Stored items
□ □ □ □

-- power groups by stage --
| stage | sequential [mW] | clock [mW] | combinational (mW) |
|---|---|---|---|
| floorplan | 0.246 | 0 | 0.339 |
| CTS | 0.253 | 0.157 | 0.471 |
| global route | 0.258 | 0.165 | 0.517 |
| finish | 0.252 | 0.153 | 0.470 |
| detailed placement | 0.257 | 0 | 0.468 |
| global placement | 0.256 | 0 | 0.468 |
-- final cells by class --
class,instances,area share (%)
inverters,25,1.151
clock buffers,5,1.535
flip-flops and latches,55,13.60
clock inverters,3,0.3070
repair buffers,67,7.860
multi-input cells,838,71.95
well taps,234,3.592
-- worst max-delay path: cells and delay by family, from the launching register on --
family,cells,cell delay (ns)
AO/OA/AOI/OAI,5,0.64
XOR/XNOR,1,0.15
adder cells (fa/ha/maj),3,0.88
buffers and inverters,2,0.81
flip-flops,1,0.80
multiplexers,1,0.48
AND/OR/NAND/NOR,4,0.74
Context: an optimization exercise on an open-source flow, tuned for small area and a short achievable clock period. The choices shown serve that exercise and are no tape-out recipe.
Function was checked by simulation only, so behaviour that the tests miss may differ from the original.
Power figures rest on the tool's default switching activity, not on a simulated workload.

==> module data_memory_sized, before the edit <==
module data_memory_sized #(
  parameter int DEPTH          = 64,
  parameter int ADDR_W         = $clog2(DEPTH) + 2,
  parameter bit CLEAR_ON_RESET = 1'b1
) (
  input  logic              clk,
  input  logic              rst_n,
  input  logic              mem_read,
  input  logic              mem_write,
  input  logic [1:0]        size,
  input  logic              load_unsigned,
  input  logic [ADDR_W-1:0] address,
  input  logic [31:0]       write_data,
  output logic [31:0]       read_data,
  output logic              read_valid,
  output logic              misaligned,
  output logic              busy
);
  localparam int IDX_W = ADDR_W - 2;
  logic [IDX_W-1:0] cnt;
  logic             fill;
  always_ff @(posedge clk or negedge rst_n) begin
    if (!rst_n) begin
      fill <= CLEAR_ON_RESET;
      cnt  <= '0;
    end else if (fill) begin
      cnt <= cnt + 1'b1;
      if (cnt == IDX_W'(DEPTH - 1)) fill <= 1'b0;
    end
  end
  assign busy = fill;
  logic [IDX_W-1:0] idx;
  logic [1:0]       ofs;
  logic             aligned, ld, st;
  logic [3:0]       be;
  logic [31:0]      wlane, wd;
  always_comb begin
    idx = address[ADDR_W-1:2];
    ofs = address[1:0];
    case (size)
      2'b00:   aligned = 1'b1;
      2'b01:   aligned = ~ofs[0];
      2'b10:   aligned = (ofs == 2'b00);
      default: aligned = 1'b0;
    endcase
    ld = mem_read & ~fill;
    st = mem_write & ~fill & aligned;
    case (size)
      2'b00:   be = 4'b0001 << ofs;
      2'b01:   be = ofs[1] ? 4'b1100 : 4'b0011;
      2'b10:   be = 4'b1111;
      default: be = 4'b0000;
    endcase
    case (size)
      2'b00:   wlane = {4{write_data[7:0]}};
      2'b01:   wlane = {2{write_data[15:0]}};
      default: wlane = write_data;
    endcase
    wd = fill ? 32'd0 : wlane;
  end
  logic [31:0] mem [DEPTH];
  always_ff @(posedge clk) begin
    for (int w = 0; w < DEPTH; w++)
      for (int b = 0; b < 4; b++)
        if (fill || (st && be[b] && idx == IDX_W'(w)))
          mem[w][8*b +: 8] <= wd[8*b +: 8];
  end
  logic [31:0] rword;
  logic [1:0]  rofs, rsize;
  logic        runs;
  always_ff @(posedge clk or negedge rst_n) begin
    if (!rst_n) begin
      rword      <= '0;
      rofs       <= '0;
      rsize      <= '0;
      runs       <= 1'b0;
      read_valid <= 1'b0;
      misaligned <= 1'b0;
    end else begin
      read_valid <= ld;
      misaligned <= (mem_read | mem_write) & ~fill & ~aligned;
      if (ld) begin
        rword <= aligned ? mem[idx] : 32'd0;
        rofs  <= ofs;
        rsize <= size;
        runs  <= load_unsigned;
      end
    end
  end
  logic [7:0] b0, b1;
  logic       sgn;
  always_comb begin
    case (rofs)
      2'd0:    b0 = rword[7:0];
      2'd1:    b0 = rword[15:8];
      2'd2:    b0 = rword[23:16];
      default: b0 = rword[31:24];
    endcase
    b1  = rofs[1] ? rword[31:24] : rword[15:8];
    sgn = ~runs & (rsize == 2'b00 ? b0[7] : b1[7]);
    read_data[7:0]   = b0;
    read_data[15:8]  = (rsize == 2'b00) ? {8{sgn}} : b1;
    read_data[31:16] = (rsize == 2'b10) ? rword[31:16] : {16{sgn}};
  end
endmodule
clock: 5.0 ns
lec_check: 0
cap_margin: 20
core_margin: 2
core_utilization: 40
slew_margin: 20
run.sh (not shown) runs the stock make flow with config.mk's settings and CLKGATE_MAP_FILE= SYNTH_SCRIPT=/design/flow/synth_recipe.tcl, a recipe that flattens the netlist after the stock synthesis.
Then changed:
--- a/flow/design.v
+++ b/flow/design.v
@@ -63,43 +63,34 @@
     for (int w = 0; w < DEPTH; w++)
       for (int b = 0; b < 4; b++)
         if (fill || (st && be[b] && idx == IDX_W'(w)))
           mem[w][8*b +: 8] <= wd[8*b +: 8];
   end
-  logic [31:0] rword;
-  logic [1:0]  rofs, rsize;
-  logic        runs;
+  logic [31:0] word, ext;
+  logic [7:0]  b0, b1;
+  logic        sgn;
+  always_comb begin
+    word = mem[idx];
+    case (ofs)
+      2'd0:    b0 = word[7:0];
+      2'd1:    b0 = word[15:8];
+      2'd2:    b0 = word[23:16];
+      default: b0 = word[31:24];
+    endcase
+    b1  = ofs[1] ? word[31:24] : word[15:8];
+    sgn = ~load_unsigned & (size == 2'b00 ? b0[7] : b1[7]);
+    ext[7:0]   = b0;
+    ext[15:8]  = (size == 2'b00) ? {8{sgn}} : b1;
+    ext[31:16] = (size == 2'b10) ? word[31:16] : {16{sgn}};
+  end
   always_ff @(posedge clk or negedge rst_n) begin
     if (!rst_n) begin
-      rword      <= '0;
-      rofs       <= '0;
-      rsize      <= '0;
-      runs       <= 1'b0;
+      read_data  <= '0;
       read_valid <= 1'b0;
       misaligned <= 1'b0;
     end else begin
       read_valid <= ld;
       misaligned <= (mem_read | mem_write) & ~fill & ~aligned;
-      if (ld) begin
-        rword <= aligned ? mem[idx] : 32'd0;
-        rofs  <= ofs;
-        rsize <= size;
-        runs  <= load_unsigned;
-      end
+      if (ld) read_data <= aligned ? ext : 32'd0;
     end
   end
-  logic [7:0] b0, b1;
-  logic       sgn;
-  always_comb begin
-    case (rofs)
-      2'd0:    b0 = rword[7:0];
-      2'd1:    b0 = rword[15:8];
-      2'd2:    b0 = rword[23:16];
-      default: b0 = rword[31:24];
-    endcase
-    b1  = rofs[1] ? rword[31:24] : rword[15:8];
-    sgn = ~runs & (rsize == 2'b00 ? b0[7] : b1[7]);
-    read_data[7:0]   = b0;
-    read_data[15:8]  = (rsize == 2'b00) ? {8{sgn}} : b1;
-    read_data[31:16] = (rsize == 2'b10) ? rword[31:16] : {16{sgn}};
-  end
 endmodule
After rerunning: The new run completed without violations; flip-flop and latch count fell by 5; clock skew fell by 0.014 ns; utilization fell by 0.49 points; final cell count rose by 5.1%; wire length fell by 12%; combinational power barely changes; die area rose by 1.4%; register-to-register slack gets worse by 0.07 ns; clock power fell by about 6%; design area rose by 0.30%; synthesized cell count rose by 12%; hold slack gets worse by 0.081 ns; sequential power stays flat; total power fell by 3.2%.

re-timing with driven ports:
The results above use ideal ports. As a check the final layouts listed here were re-extracted and re-timed, cells and wires unchanged. Step 1 sets driving cells, clkbuf_16 on the clock port and buf_2 on the other inputs (assumed; they add their load-dependent delay and slew). Step 2 adds t to the input delays and takes it off the output delays; t is the mean of the earliest and latest rising clock arrival at the registers after step 1. Input paths then give back, and output paths get back, about the clock's delay inside the block. Three values: no drivers, after step 1, after step 2; two values: the first two.
run	t (ns)	setup slack, ns	hold WS [ns]	worst register clock-pin slew, ns	cell pins on the clock port's net
the first run	1.001	0.559 / 0.455 / -0.158	0.242 / 0.161 / 0.478	0.07 / 0.07	1
the second run	0.941	0.271 / 0.326 / -0.614	0.161 / 0.110 / 0.468	0.07 / 0.07	1
With both steps, setup timing fails in the first run and the second run, where it was met with ideal ports. For the second run, which loses most, drivers alone change the setup slack by +0.055 ns; drivers and shift together by -0.885 ns.
Context: an optimization exercise on an open-source flow, tuned for small area and a short achievable clock period. The choices shown serve that exercise and are no tape-out recipe.
Only simulation tests tie the RTL to the original design; equivalence was not proved.
Power figures rest on the tool's default switching activity, not on a simulated workload.

==> flow/config.mk <==
export PLATFORM = sky130hd
export DESIGN_NAME = intl_top
export DESIGN_NICKNAME = intl_top
export VERILOG_FILES = /design/flow/design.v
export SDC_FILE = /design/flow/constraint.sdc
export NUM_CORES = 4
export LEC_CHECK = 0
export CAP_MARGIN = 20
export CORE_MARGIN = 2
export CORE_UTILIZATION = 30
export SLEW_MARGIN = 20
==> flow/run.sh <==
#!/bin/bash
# synth_recipe.tcl (not shown) runs the flow's synth.tcl, then flattens the netlist and writes it again
# the make line also repeats each setting of config.mk as NAME=value (left out here)
make -C /OpenROAD-flow-scripts/flow DESIGN_CONFIG=/design/flow/config.mk WORK_HOME=/design/flow/orfs CLKGATE_MAP_FILE= SYNTH_SCRIPT=/design/flow/synth_recipe.tcl finish
==> flow/constraint.sdc <==
create_clock -name core_clock -period 10.0 [get_ports {clk}]
set_input_delay 2.0000 -clock core_clock [delete_from_list [all_inputs] [get_ports {clk}]]
set_output_delay 2.0000 -clock core_clock [all_outputs]
set_load 0.01 [all_outputs]
This is an optimization exercise on Yosys and OpenROAD, whose aim is small area, not a production implementation. In this exercise RTL edits were held to simulation tests only and were not proved equivalent to the original. Power figures rest on the tool's default switching activity, not on a simulated workload.

## cpu_6502_instruction_execute
module cpu_6502_instruction_execute
(
  input  logic        clk,
  input  logic        rst_n,
  input  logic        cfg_we,
  input  logic [15:0] cfg_wdata,
  input  logic        in_valid,
  output logic             in_stall,
  input  logic        in_req_type,
  input  logic [7:0]  in_read_data,
  output logic             out_valid,
  input  logic        out_stall,
  output logic [15:0]      out_bus_addr,
  output logic             out_bus_write,
  output logic [7:0]       out_bus_wdata,
  output logic             out_opcode_fetch,
  output logic             out_bad_opcode
);
Size: ~99 flip-flops.
export LEC_CHECK = 0
export ABC_AREA = 1
export CAP_MARGIN = 20
export CORE_MARGIN = 2
export CORE_UTILIZATION = 65
export GPL_TIMING_DRIVEN = 0
export PLACE_DENSITY = 0.75
export SLEW_MARGIN = 20
create_clock -name core_clock -period 8.0 [get_ports {clk}]
standard.sh (not shown) runs the stock make flow with config.mk's settings and CLKGATE_MAP_FILE= SYNTH_SCRIPT=/design/flow/synth_recipe.tcl, a recipe that flattens the netlist after the stock synthesis.
==> flow/flow/run.sh <==
#!/bin/bash
# Own layout flow: the standard ORFS flow (standard.sh) with three changes to how the
# layout is made:
#  - synthesis maps the logic with a stronger ABC area script (flow/abc_area.script); the
#    registers are mapped before ABC runs, so they are the standard synthesis's registers;
#  - each port gets the smallest buffer (buf_1) instead of the default port buffer cell;
#  - the clock tree uses small clock buffers and no dummy loads.
# The output of every step goes to its own log under orfs/logs/, and make's output to
# flow_make.log in this folder.
set -euo pipefail
W=$PWD
rm -rf "$W/scripts_mod"
cp -r "$FLOW_HOME/scripts" "$W/scripts_mod"
cp "$W/flow/abc_area.script" "$W/scripts_mod/abc_area.script"
bash standard.sh SCRIPTS_DIR="$W/scripts_mod" REMOVE_ABC_BUFFERS=1 \
  BUFFER_PORTS_ARGS="-buffer_cell sky130_fd_sc_hd__buf_1" \
  CTS_ARGS="-sink_clustering_enable -repair_clock_nets -dont_use_dummy_load -sink_clustering_size 10 -sink_clustering_max_diameter 40 -buf_list {sky130_fd_sc_hd__clkbuf_8}" \
  finish > "$W/flow_make.log" 2>&1
==> flow/flow/abc_area.script <==
strash
&get -n
&deepsyn -T 60
&dch -f
&nf -R 1000
&put
==> next run, changes <==
--- a/flow/design.v
+++ b/flow/design.v
@@ -91,25 +91,25 @@
                 (ph_r == c6502_pkg::PH_FETCHB) | (ph_r == c6502_pkg::PH_OPLO) |
                 (ph_r == c6502_pkg::PH_OPHI);
     ph_stk    = (ph_r == c6502_pkg::PH_PUSH2) | (ph_r == c6502_pkg::PH_WDJ) |
                 (ph_r == c6502_pkg::PH_WDS) | (ph_r == c6502_pkg::PH_PULLLO) |
                 (ph_r == c6502_pkg::PH_PULLHI);
     ph_wr     = (ph_r == c6502_pkg::PH_WDONE) | (ph_r == c6502_pkg::PH_PUSH2) |
                 (ph_r == c6502_pkg::PH_WDJ) | (ph_r == c6502_pkg::PH_WDS);
     if (ph_pcaddr)
       out_bus_addr = pc_r;
     else if (ph_stk)
       out_bus_addr = {8'h01, s_r};
     else if (ph_r == c6502_pkg::PH_PTRHI)
-      out_bus_addr = {(op_r[0] ? 8'h00 : ad_r[15:8]), ad_r[7:0]};
+      out_bus_addr = {(op_r[0] ? 8'h00 : pc_r[15:8]), ad_r[7:0]};
     else
       out_bus_addr = ad_r;
     if (ph_r == c6502_pkg::PH_PUSH2)      out_bus_wdata = pc_r[15:8];
     else if (ph_r == c6502_pkg::PH_WDJ)   out_bus_wdata = pc_r[7:0];
     else if (ph_r == c6502_pkg::PH_WDONE || ph_r == c6502_pkg::PH_WDS) out_bus_wdata = op_r;
     else                                  out_bus_wdata = 8'h00;
   end
   assign out_valid        = ov_r;
   assign out_bus_write    = ph_wr;
   assign out_opcode_fetch = (ph_r == c6502_pkg::PH_FETCH) | (ph_r == c6502_pkg::PH_FETCHB);
   assign out_bad_opcode   = (ph_r == c6502_pkg::PH_FETCHB);
   logic f_bad, f_imp, f_push, f_pull;
@@ -223,30 +223,26 @@
             3'b111: idx = (op_r == 8'hBE) ? 2'd2 : 2'd1;
             3'b110: idx = 2'd2;
             default: idx = 2'd0;
           endcase
           rsel = R_AL;
           lsel = (idx == 2'd1) ? L_X : (idx == 2'd2) ? L_Y : L_ZERO;
           memstart = 1'b1;
         end
         c6502_pkg::PH_PTRLO: begin
           rsel = R_AL; ci = 1'b1;
         end
         c6502_pkg::PH_PTRHI: begin
-          if (op_r[0]) begin
-            rsel = R_AH;
-            lsel = op_r[4] ? L_Y : L_ZERO;
-          end else begin
-            lsel = L_PC;
-          end
+          rsel = R_AH;
+          lsel = (op_r[4] && op_r[0]) ? L_Y : L_ZERO;
           memstart = op_r[0];
         end
         c6502_pkg::PH_DATA: begin
           if (o_g10 && op_r[7:6] != 2'b10) begin
             rmw = 1'b1; f_nz = 1'b1;
             if (op_r[7]) begin
               rsel = R_D; lsel = op_r[5] ? L_ZERO : L_FF; ci = op_r[5];
             end else begin
               shsel = 1'b1; f_csh = 1'b1;
             end
           end else begin
             rd_op = 1'b1;
@@ -408,37 +404,34 @@
             3'b001, 3'b101: ph_nxt = c6502_pkg::PH_DATA;
             default: ph_nxt = c6502_pkg::PH_OPHI;
           endcase
         end
         c6502_pkg::PH_OPHI: begin
           pc_nxt = pci;
           ad_nxt = {hinc, res};
           if (op_r[4:2] == 3'b000) begin
             pc_nxt = pc_r;
             ph_nxt = c6502_pkg::PH_PUSH2;
           end else if (o_g00 && op_r[7:6] == 2'b01) begin
             if (op_r[5]) begin
+              pc_nxt[15:8] = d;
               ph_nxt = c6502_pkg::PH_PTRLO;
             end else begin
               pc_nxt = {hinc, res};
               ph_nxt = c6502_pkg::PH_FETCH;
             end
           end else ph_nxt = c6502_pkg::PH_DATA;
         end
         c6502_pkg::PH_PTRLO: begin
-          if (op_r[0]) ad_nxt = {d, res};
-          else begin
-            ad_nxt[7:0] = res;
-            pc_nxt[7:0] = d;
-          end
+          ad_nxt = {d, res};
           ph_nxt = c6502_pkg::PH_PTRHI;
         end
         c6502_pkg::PH_PTRHI: begin
           if (!op_r[0]) begin
             pc_nxt = {hinc, res};
             ph_nxt = c6502_pkg::PH_FETCH;
           end else begin
             ad_nxt = {hinc, res};
             ph_nxt = c6502_pkg::PH_DATA;
           end
         end
         c6502_pkg::PH_DATA: begin
Wire length came out lower by 2.7%; sequential share of layout area came out higher by 0.25 points; design area came out lower by 1.3%; count of clock-buffer cells in the layout does not change; sequential power hardly moves.

[re-timing with driven ports]
The results above use ideal ports. As a check the final layouts listed here were re-extracted and re-timed, cells and wires unchanged.
Step 1: set_driving_cell puts a clkbuf_16 on clk and a buf_2 on each other input, an assumption about the parent block.
Step 2 adds t to the input delays and takes it off the output delays; t is the mean of the earliest and latest rising clock arrival at the registers after step 1. Input paths then give back, and output paths get back, about the clock's delay inside the block.
Slacks: ideal ports / drivers / drivers and shift; pairs: ideal ports / drivers.
run | shift t [ns] | setup slack, ns | hold WS [ns] | clock arrival spread, ns | worst data-port slew with drivers (ns)
the first run | 0.420 | 0.181 / 0.168 / -0.252 | 0.481 / 0.481 / 0.481 | 0.025 / 0.025 | 0.07
the second run | 0.418 | 0.290 / 0.282 / -0.136 | 0.482 / 0.482 / 0.482 | 0.027 / 0.027 | 0.06
Met with ideal ports but missed after step 2: setup timing in the first run and the second run. For the first run, which loses most, drivers alone change the setup slack by -0.013 ns; drivers and shift together by -0.433 ns.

□ □ □ □

Task to carry out.
Going over every line of the entries, tally those containing the string "rofs" and report only the figure.

Solution to the problem.
10